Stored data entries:

★ ★ ★

This is an optimization exercise on Yosys and OpenROAD, whose aim is small area, not a production implementation. At most, simulation tests tie the RTL to the original design; equivalence was not proved.

==> inputs of v20 <==
==> flow/design.v <==
package blowfish_pkg;
  localparam int unsigned NUM_ROUNDS = 16;
  localparam int unsigned KEY_WORDS  = 14;
  localparam logic [18*32-1:0] P_ARRAY = {
    32'h243f6a88, 32'h85a308d3, 32'h13198a2e, 32'h03707344,
    32'ha4093822, 32'h299f31d0, 32'h082efa98, 32'hec4e6c89,
    32'h452821e6, 32'h38d01377, 32'hbe5466cf, 32'h34e90c6c,
    32'hc0ac29b7, 32'hc97c50dd, 32'h3f84d5b5, 32'hb5470917,
    32'h9216d5d9, 32'h8979fb1b
  };
endpackage
module bf_fa (
  input  logic a,
  input  logic b,
  input  logic c,
  output logic s,
  output logic co
);
  assign {co, s} = {1'b0, a} + {1'b0, b} + {1'b0, c};
endmodule
module bf_aoi3 (
  input  logic [2:0] d,
  input  logic [2:0] sel,
  output logic       y_n
);
  assign y_n = ~|(d & sel);
endmodule
module bf_aoi2 (
  input  logic [1:0] d,
  input  logic [1:0] sel,
  output logic       y_n
);
  assign y_n = ~|(d & sel);
endmodule
module bf_sel8 (
  input  logic [7:0] d,
  input  logic [7:0] sel,
  output logic       y
);
  logic [2:0] n;
  bf_aoi3 u_a (.d(d[2:0]), .sel(sel[2:0]), .y_n(n[0]));
  bf_aoi3 u_b (.d(d[5:3]), .sel(sel[5:3]), .y_n(n[1]));
  assign n[2] = ~|(d[7:6] & sel[7:6]);
  assign y = ~&n;
endmodule
module bf_prom (
  input  logic [4:0] pidx,
  input  logic [4:0] k,
  output logic       p
);
  assign p = blowfish_pkg::P_ARRAY[32*(5'd18 - pidx) + k];
endmodule
module blowfish_dec_iter (
  input  logic         clk,
  input  logic         rst_n,
  input  logic         in_valid,
  output logic         in_ready,
  input  logic [63:0]  ct,
  input  logic [448:0] key,
  output logic         out_valid,
  input  logic         out_ready,
  output logic [63:0]  pt
);
  localparam logic [127:0] SboxMul = {32'h9e3779b1, 32'h85ebca6b, 32'hc2b2ae35, 32'h27d4eb2f};
  localparam logic [127:0] SboxXor = {32'h7f4a7c15, 32'h165667b1, 32'hd3a2646c, 32'hfd7046c5};
  logic [4:0]  ph_q;
  logic [5:0]  k_q;
  logic        sub_q;
  logic        out_valid_q;
  logic [63:0] r_q;
  logic [7:0]  acca_q [2];    
  logic [7:0]  accb_q [2];    
  logic        c1_q, c2_q, u_q;
  logic        swap, act, done, run;
  logic [4:0]  kk;
  logic [4:0]  pidx;       
  logic [3:0]  slot;       
  logic [511:0] src;
  logic        dbit, pbit, mbit, fbit, in31;
  logic        unused_key_msb;
  assign unused_key_msb = key[448];
  assign swap = k_q[5];
  assign act  = !k_q[5];
  assign kk   = k_q[4:0];
  assign done = (ph_q == 5'd18) && (k_q == 6'd63);
  assign run  = rst_n && in_valid && !out_valid_q && !done;
  always_ff @(posedge clk) begin
    if (run) begin
      {ph_q, k_q} <= {ph_q, k_q} + {10'd0, swap | sub_q};
      sub_q       <= act && !sub_q;
    end else begin
      {ph_q, k_q} <= '0;
      sub_q       <= 1'b0;
    end
    out_valid_q <= rst_n && ((done && in_valid) || (out_valid_q && !out_ready));
  end
  assign in_ready  = done;
  assign out_valid = out_valid_q;
  assign pt        = {r_q[31:0], r_q[63:32]};
  always_comb begin
    pidx = (ph_q == 5'd18 && swap) ? 5'd1 : 5'(5'd20 - ph_q);
    case (ph_q)
      5'd0:    slot = 4'd15;                       
      5'd1:    slot = 4'd14;                       
      default: slot = (pidx > 5'd14) ? 4'(5'd28 - pidx) : 4'(5'd13 - (pidx - 5'd1));
    endcase
  end
  assign src = {ct, key[447:0]};
  logic [7:0]  oh1, oh2, oh3;
  logic [63:0] lv1;
  logic [7:0]  lv2;
  assign oh1 = 8'd1 << kk[2:0];
  assign oh2 = 8'd1 << {slot[0], kk[4:3]};
  assign oh3 = 8'd1 << slot[3:1];
  for (genvar m = 0; m < 64; m++) begin : g_lv1
    bf_sel8 u_sel (.d(src[8*m +: 8]), .sel(oh1), .y(lv1[m]));
  end
  for (genvar n = 0; n < 8; n++) begin : g_lv2
    bf_sel8 u_sel (.d(lv1[8*n +: 8]), .sel(oh2), .y(lv2[n]));
  end
  bf_sel8 u_sel3 (.d(lv2), .sel(oh3), .y(dbit));
  assign pbit = blowfish_pkg::P_ARRAY[32*(5'd18 - pidx) + kk];
  always_comb begin
    if (act)                mbit = dbit ^ (pbit && ph_q >= 5'd2);
    else if (ph_q == 5'd18) mbit = dbit ^ pbit;
    else                    mbit = 1'b0;
  end
  logic [1:0]  mlo, mhi, xlo, xhi;
  logic [7:0]  add  [2];
  logic [7:0]  acc_d [2];
  logic [8:0]  cy   [2];
  logic [1:0]  s;
  logic        u, w, c1_d, c2_d;
  for (genvar j = 0; j < 2; j++) begin : g_add
    assign mlo[j] = act && !sub_q && SboxMul[32*(3-j) + kk];
    assign mhi[j] = act &&  sub_q && SboxMul[32*(1-j) + kk];
    assign xlo[j] = act && !sub_q && SboxXor[32*(3-j) + kk];
    assign xhi[j] = act &&  sub_q && SboxXor[32*(1-j) + kk];
    assign add[j] = ({8{mlo[j]}} & r_q[63-8*j -: 8]) | ({8{mhi[j]}} & r_q[47-8*j -: 8]);
    for (genvar b = 0; b < 8; b++) begin : g_bit
      if (b == 0) begin : g_ha
        assign s[j]      = accb_q[j][0] ^ add[j][0] ^ xlo[j] ^ xhi[j];
        assign cy[j][1]  = accb_q[j][0] & add[j][0];
      end else begin : g_fa
        bf_fa u_fa (.a(accb_q[j][b]), .b(add[j][b]), .c(cy[j][b]), .s(acc_d[j][b-1]), .co(cy[j][b+1]));
      end
    end
    assign acc_d[j][7] = cy[j][8];
  end
  bf_fa u_fa1 (.a(s[0]), .b(s[1]), .c(c1_q), .s(u), .co(c1_d));
  assign w = u_q ^ s[0];
  bf_fa u_fa2 (.a(w), .b(s[1]), .c(c2_q), .s(fbit), .co(c2_d));
  always_ff @(posedge clk) begin
    for (int j = 0; j < 2; j++) begin
      acca_q[j] <= acc_d[j];
      accb_q[j] <= acca_q[j];
    end
    u_q <= u;
    if (!sub_q)         c1_q <= c1_d;
    if (sub_q || swap)  c2_q <= c2_d;
  end
  always_comb begin
    if (swap) in31 = r_q[32] ^ mbit;
    else      in31 = (r_q[0] && ph_q >= 5'd2) ^ (fbit && ph_q >= 5'd3) ^ mbit;
  end
  always_ff @(posedge clk) begin
    if (!out_valid_q && (swap || sub_q)) begin
      r_q[31:0] <= {in31, r_q[31:1]};
      if (swap) r_q[63:32] <= {r_q[0], r_q[63:33]};
    end
  end
endmodule
==> flow/flow/run.sh <==
#!/bin/bash
# The standard layout (the standard.sh: ORFS synthesis through finish), with every
# input and output port buffered by the smallest buffer, sky130_fd_sc_hd__buf_1.
set -euo pipefail
export BUFFER_PORTS_ARGS="-buffer_cell sky130_fd_sc_hd__buf_1"
bash standard.sh > standard_flow.log 2>&1
==> flow/standard.sh <==
#!/bin/bash
# synth_recipe.tcl (not shown) runs the flow's synth.tcl, then flattens the netlist and writes it again
# the make line also repeats each setting of config.mk as NAME=value (left out here)
make -C /OpenROAD-flow-scripts/flow DESIGN_CONFIG=/design/flow/config.mk WORK_HOME=/design/flow/orfs CLKGATE_MAP_FILE= SYNTH_SCRIPT=/design/flow/synth_recipe.tcl "${@:-finish}"
==> flow/config.mk <==
export PLATFORM = sky130hd
export DESIGN_NAME = blowfish_dec_iter
export DESIGN_NICKNAME = blowfish_dec_iter
export VERILOG_FILES = /design/flow/design.v
export SDC_FILE = /design/flow/constraint.sdc
export NUM_CORES = 4
export LEC_CHECK = 0
export CAP_MARGIN = 20
export CORE_AREA = 3 3 202 202
export CTS_BUF_LIST = sky130_fd_sc_hd__clkbuf_8
export DIE_AREA = 0 0 205 205
export SLEW_MARGIN = 20
export SYNTH_HIERARCHICAL = 1
==> flow/constraint.sdc <==
create_clock -name core_clock -period 12.5 [get_ports {clk}]
set_input_delay 2.5000 -clock core_clock [delete_from_list [all_inputs] [get_ports {clk}]]
set_output_delay 2.5000 -clock core_clock [all_outputs]
set_load 0.01 [all_outputs]
==> v6: changes against v20 <==
==> flow/design.v, changed modules only <==
module feistel_serial (
  input  logic        clk,
  input  logic        act,
  input  logic [4:0]  k,
  input  logic [31:0] x,
  output logic        f
);
  localparam logic [127:0] SboxMul = {32'h9e3779b1, 32'h85ebca6b, 32'hc2b2ae35, 32'h27d4eb2f};
  localparam logic [127:0] SboxXor = {32'h7f4a7c15, 32'h165667b1, 32'hd3a2646c, 32'hfd7046c5};
  logic [7:0] acc_q [4];
  logic [8:0] sum   [4];
  logic [3:0] s;
  logic       c1_q, c2_q;
  logic       u, w;
  always_comb begin
    for (int i = 0; i < 4; i++) begin
      sum[i] = {1'b0, acc_q[i]} + ((act && SboxMul[32*(3-i) + k]) ? {1'b0, x[31-8*i -: 8]} : 9'd0);
      s[i]   = sum[i][0] ^ (act && SboxXor[32*(3-i) + k]);
    end
    u = s[0] ^ s[1] ^ c1_q;
    w = u ^ s[2];
    f = w ^ s[3] ^ c2_q;
  end
  always_ff @(posedge clk) begin
    for (int i = 0; i < 4; i++) acc_q[i] <= sum[i][8:1];
    c1_q <= (s[0] & s[1]) | (c1_q & (s[0] ^ s[1]));
    c2_q <= (w & s[3]) | (c2_q & (w ^ s[3]));
  end
endmodule
module blowfish_dec_iter (
  input  logic         clk,
  input  logic         rst_n,
  input  logic         in_valid,
  output logic         in_ready,
  input  logic [63:0]  ct,
  input  logic [448:0] key,
  output logic         out_valid,
  input  logic         out_ready,
  output logic [63:0]  pt
);
  logic [4:0]  ph_q;
  logic [5:0]  k_q;
  logic        out_valid_q;
  logic [63:0] r_q;
  logic        swap, done, run;
  logic [4:0]  pidx;       
  logic [3:0]  slot;       
  logic [511:0] src;
  logic        dbit, pbit, mbit, fbit, in31;
  logic        unused_key_msb;
  assign unused_key_msb = key[448];
  assign swap = k_q[5];
  assign done = (ph_q == 5'd18) && (k_q == 6'd63);
  assign run  = rst_n && in_valid && !out_valid_q && !done;
  always_ff @(posedge clk) begin
    if (run) {ph_q, k_q} <= {ph_q, k_q} + 11'd1;
    else     {ph_q, k_q} <= '0;
    out_valid_q <= rst_n && ((done && in_valid) || (out_valid_q && !out_ready));
  end
  assign in_ready  = done;
  assign out_valid = out_valid_q;
  assign pt        = {r_q[31:0], r_q[63:32]};
  always_comb begin
    pidx = (ph_q == 5'd18 && swap) ? 5'd1 : 5'(5'd20 - ph_q);
    case (ph_q)
      5'd0:    slot = 4'd15;                       
      5'd1:    slot = 4'd14;                       
      default: slot = (pidx > 5'd14) ? 4'(5'd28 - pidx) : 4'(5'd13 - (pidx - 5'd1));
    endcase
  end
  assign src  = {ct, key[447:0]};
  assign dbit = src[{slot, k_q[4:0]}];
  assign pbit = blowfish_pkg::P_ARRAY[32*(5'd18 - pidx) + k_q[4:0]];
  always_comb begin
    if (!swap)              mbit = dbit ^ (pbit && ph_q >= 5'd2);
    else if (ph_q == 5'd18) mbit = dbit ^ pbit;
    else                    mbit = 1'b0;
  end
  feistel_serial u_f (
    .clk (clk),
    .act (!swap),
    .k   (k_q[4:0]),
    .x   (r_q[63:32]),
    .f   (fbit)
  );
  always_comb begin
    if (swap) in31 = r_q[32] ^ mbit;
    else      in31 = (r_q[0] && ph_q >= 5'd2) ^ (fbit && ph_q >= 5'd3) ^ mbit;
  end
  always_ff @(posedge clk) begin
    if (!out_valid_q) begin
      r_q[31:0] <= {in31, r_q[31:1]};
      if (swap) r_q[63:32] <= {r_q[0], r_q[63:33]};
    end
  end
endmodule
// module bf_fa removed
// module bf_aoi3 removed
// module bf_aoi2 removed
// module bf_sel8 removed
// module bf_prom removed
==> flow/run.sh (new file) <==
#!/bin/bash
# synth_recipe.tcl (not shown) runs the flow's synth.tcl, then flattens the netlist and writes it again
# the make line also repeats each setting of config.mk as NAME=value (left out here)
make -C /OpenROAD-flow-scripts/flow DESIGN_CONFIG=/design/flow/config.mk WORK_HOME=/design/flow/orfs CLKGATE_MAP_FILE= SYNTH_SCRIPT=/design/flow/synth_recipe.tcl finish
- CORE_AREA: 3 3 202 202 -> not set
- CORE_MARGIN: not set -> 2
- CORE_UTILIZATION: not set -> 40
- CTS_BUF_LIST: sky130_fd_sc_hd__clkbuf_8 -> not set
- DIE_AREA: 0 0 205 205 -> not set
- SYNTH_HIERARCHICAL: 1 -> not set
removed: flow/flow/run.sh
removed: flow/standard.sh
==> v36: changes against v20 <==
==> flow/design.v, changed modules only <==
module blowfish_dec_iter (
  input  logic         clk,
  input  logic         rst_n,
  input  logic         in_valid,
  output logic         in_ready,
  input  logic [63:0]  ct,
  input  logic [448:0] key,
  output logic         out_valid,
  input  logic         out_ready,
  output logic [63:0]  pt
);
  localparam logic [127:0] SboxMul = {32'h9e3779b1, 32'h85ebca6b, 32'hc2b2ae35, 32'h27d4eb2f};
  localparam logic [127:0] SboxXor = {32'h7f4a7c15, 32'h165667b1, 32'hd3a2646c, 32'hfd7046c5};
  logic [4:0]  ph_q;
  logic [5:0]  k_q;
  logic        out_valid_q;
  logic [63:0] r_q;
  logic [7:0]  acc_q [4];
  logic        c1_q, c2_q;
  logic        swap, act, done, run;
  logic [4:0]  kk;
  logic [4:0]  pidx;       
  logic [3:0]  slot;       
  logic [511:0] src;
  logic        dbit, pbit, mbit, fbit, in31;
  logic        unused_key_msb;
  assign unused_key_msb = key[448];
  assign swap = k_q[5];
  assign act  = !k_q[5];
  assign kk   = k_q[4:0];
  assign done = (ph_q == 5'd18) && (k_q == 6'd63);
  assign run  = rst_n && in_valid && !out_valid_q && !done;
  always_ff @(posedge clk) begin
    if (run) {ph_q, k_q} <= {ph_q, k_q} + 11'd1;
    else     {ph_q, k_q} <= '0;
    out_valid_q <= rst_n && ((done && in_valid) || (out_valid_q && !out_ready));
  end
  assign in_ready  = done;
  assign out_valid = out_valid_q;
  assign pt        = {r_q[31:0], r_q[63:32]};
  always_comb begin
    pidx = (ph_q == 5'd18 && swap) ? 5'd1 : 5'(5'd20 - ph_q);
    case (ph_q)
      5'd0:    slot = 4'd15;                       
      5'd1:    slot = 4'd14;                       
      default: slot = (pidx > 5'd14) ? 4'(5'd28 - pidx) : 4'(5'd13 - (pidx - 5'd1));
    endcase
  end
  assign src = {ct, key[447:0]};
  logic [7:0]  oh1, oh2, oh3;
  logic [63:0] lv1;
  logic [7:0]  lv2;
  assign oh1 = 8'd1 << kk[2:0];
  assign oh2 = 8'd1 << {slot[0], kk[4:3]};
  assign oh3 = 8'd1 << slot[3:1];
  for (genvar m = 0; m < 64; m++) begin : g_lv1
    bf_sel8 u_sel (.d(src[8*m +: 8]), .sel(oh1), .y(lv1[m]));
  end
  for (genvar n = 0; n < 8; n++) begin : g_lv2
    bf_sel8 u_sel (.d(lv1[8*n +: 8]), .sel(oh2), .y(lv2[n]));
  end
  bf_sel8 u_sel3 (.d(lv2), .sel(oh3), .y(dbit));
  assign pbit = blowfish_pkg::P_ARRAY[32*(5'd18 - pidx) + kk];
  always_comb begin
    if (act)                mbit = dbit ^ (pbit && ph_q >= 5'd2);
    else if (ph_q == 5'd18) mbit = dbit ^ pbit;
    else                    mbit = 1'b0;
  end
  logic [3:0]  mul, msk;
  logic [7:0]  add  [4];
  logic [7:0]  acc_d [4];
  logic [8:0]  cy   [4];
  logic [3:0]  s;
  logic        u, w, c1_d, c2_d;
  for (genvar j = 0; j < 4; j++) begin : g_sbox
    assign mul[j] = act && SboxMul[32*(3-j) + kk];
    assign msk[j] = act && SboxXor[32*(3-j) + kk];
    assign add[j] = mul[j] ? r_q[63-8*j -: 8] : 8'd0;
    assign cy[j][0] = 1'b0;
    for (genvar b = 0; b < 8; b++) begin : g_bit
      logic sum;
      if (b == 0) begin : g_ha
        assign sum       = acc_q[j][0] ^ add[j][0];
        assign cy[j][1]  = acc_q[j][0] & add[j][0];
      end else begin : g_fa
        bf_fa u_fa (.a(acc_q[j][b]), .b(add[j][b]), .c(cy[j][b]), .s(sum), .co(cy[j][b+1]));
        assign acc_d[j][b-1] = sum;
      end
      if (b == 0) begin : g_s
        assign s[j] = sum ^ msk[j];
      end
    end
    assign acc_d[j][7] = cy[j][8];
  end
  bf_fa u_fa1 (.a(s[0]), .b(s[1]), .c(c1_q), .s(u), .co(c1_d));
  assign w = u ^ s[2];
  bf_fa u_fa2 (.a(w), .b(s[3]), .c(c2_q), .s(fbit), .co(c2_d));
  always_ff @(posedge clk) begin
    for (int j = 0; j < 4; j++) acc_q[j] <= acc_d[j];
    c1_q <= c1_d;
    c2_q <= c2_d;
  end
  always_comb begin
    if (swap) in31 = r_q[32] ^ mbit;
    else      in31 = (r_q[0] && ph_q >= 5'd2) ^ (fbit && ph_q >= 5'd3) ^ mbit;
  end
  always_ff @(posedge clk) begin
    if (!out_valid_q) begin
      r_q[31:0] <= {in31, r_q[31:1]};
      if (swap) r_q[63:32] <= {r_q[0], r_q[63:33]};
    end
  end
endmodule
- CORE_AREA: 3 3 202 202 -> not set
- CORE_MARGIN: not set -> 2
- CORE_UTILIZATION: not set -> 40
- CTS_BUF_LIST: sky130_fd_sc_hd__clkbuf_8 -> not set
- DIE_AREA: 0 0 205 205 -> not set
==> results.py <==
metrics = {
    "yosys": {
        "ys_seq_area_share_pct": 33.2,
        "yosys_register_bits": 110,
        "synth_edf_count": 64,
        "synth.most_common_cell": "a222oi_1",
        "ys_top_cells_by_area": "edfxtp_1, a222oi_1, dfxtp_1, fa_1, a22oi_1",
        "yosysTopAreaCellShare_pct": 22.4,
        "synth-compound-area-share_pct": 35.1,
        "synth_top_area_cell": "edfxtp_1",
        "syn-num-nets": 1465,
        "synthMuxAreaShare_pct": 0.117,
    },
    "floorplan": {
        "initial_core_util_pct": 40.8,
        "die_w_um": 150,
    },
    "outcome": {
        "error": "[ERROR PPL-0024] Number of IO pins (583) exceeds maximum number of available positions (538). Increase the die perimeter from 601.52um to 792.88um.",
        "outcome": "stopped before the end",
        "stop_stage": "3_2_place_iop",
    },
}
-- figures above: v36

==> results.py <==
metrics = {
    "yosys": {
        "synth.most_common_cell": "mux4_2",
        "syn-num-nets": 1688,
        "ys_top_cells_by_area": "mux4_2, edfxtp_1, dfxtp_1, mux2i_1, ha_1",
        "yosys_register_bits": 110,
        "synth-compound-area-share_pct": 20.0,
        "synthMuxAreaShare_pct": 26.3,
        "synth_edf_count": 64,
        "yosysTopAreaCellShare_pct": 18.9,
    },
    "floorplan": {
        "initial_core_util_pct": 41.0,
        "die_w_um": 171,
    },
    "outcome": {
        "outcome": "timing/DRC/antenna clean",
    },
}
-- figures above: v6

==> results.py <==
metrics = {
    "outcome": {
        "outcome": "timing/DRC/antenna clean",
    },
    "layout": {
        "layout_commonest_cell": "buf_1",
        "diodes": 3,
        "final_cells": 1969,
    },
    "yosys": {
        "synth_edf_count": 66,
        "syn-num-nets": 1412,
        "synth.most_common_cell": "a222oi_1",
        "synth_top_area_cell": "edfxtp_1",
        "ys_top_cells_by_area": "edfxtp_1, a222oi_1, dfxtp_1, a22oi_1, nand3_1",
        "yosys_register_bits": 112,
        "yosysTopAreaCellShare_pct": 23.9,
        "synthMuxAreaShare_pct": 0.362,
        "synth-compound-area-share_pct": 38.3,
        "ys_seq_area_share_pct": 35.0,
    },
    "cts": {
        "postCtsSetupBuffers": 0,
    },
    "floorplan": {
        "initial_core_util_pct": 21.3,
        "die_w_um": 205,
    },
    "timing": {
        "period_share_pct": 53.0,
    },
}
-- figures above: v20

Only the layout flow was run in v20 and v36; the RTL was not checked for function there.

static timing again, ports no longer ideal:
The flow's constraints put no driver on any port. The routed layouts listed below were extracted and timed again, unchanged, in two steps. Step 1 sets driving cells, clkbuf_16 on the clock port and buf_2 on the other inputs (assumed; they add their load-dependent delay and slew). Step 2 times the ports against the registers' clock, not the clock port: input delays grow and output delays shrink by t, the midpoint of the rising clock arrivals with the driver on. a / b / c = no drivers / after step 1 / after step 2; a / b = the first two.
run	t, ns	slack for setup (ns)	worst setup path after step 2	latest minus earliest clock arrival (ns)	worst slew at a driven data input, ns
v20	0.385	5.870 / 5.870 / 5.870	register to register	0.012 / 0.012	0.14
v6	0.397	5.854 / 5.808 / 5.960	register to register	0.020 / 0.020	0.16
After both steps setup and hold are still met in every run listed.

★ ★ ★

Identify each line in the records above that contains the word "against", and copy it out in full.

Your response:
==> v6: changes against v20 <==
==> v36: changes against v20 <==
The flow's constraints put no driver on any port. The routed layouts listed below were extracted and timed again, unchanged, in two steps. Step 1 sets driving cells, clkbuf_16 on the clock port and buf_2 on the other inputs (assumed; they add their load-dependent delay and slew). Step 2 times the ports against the registers' clock, not the clock port: input delays grow and output delays shrink by t, the midpoint of the rising clock arrivals with the driver on. a / b / c = no drivers / after step 1 / after step 2; a / b = the first two.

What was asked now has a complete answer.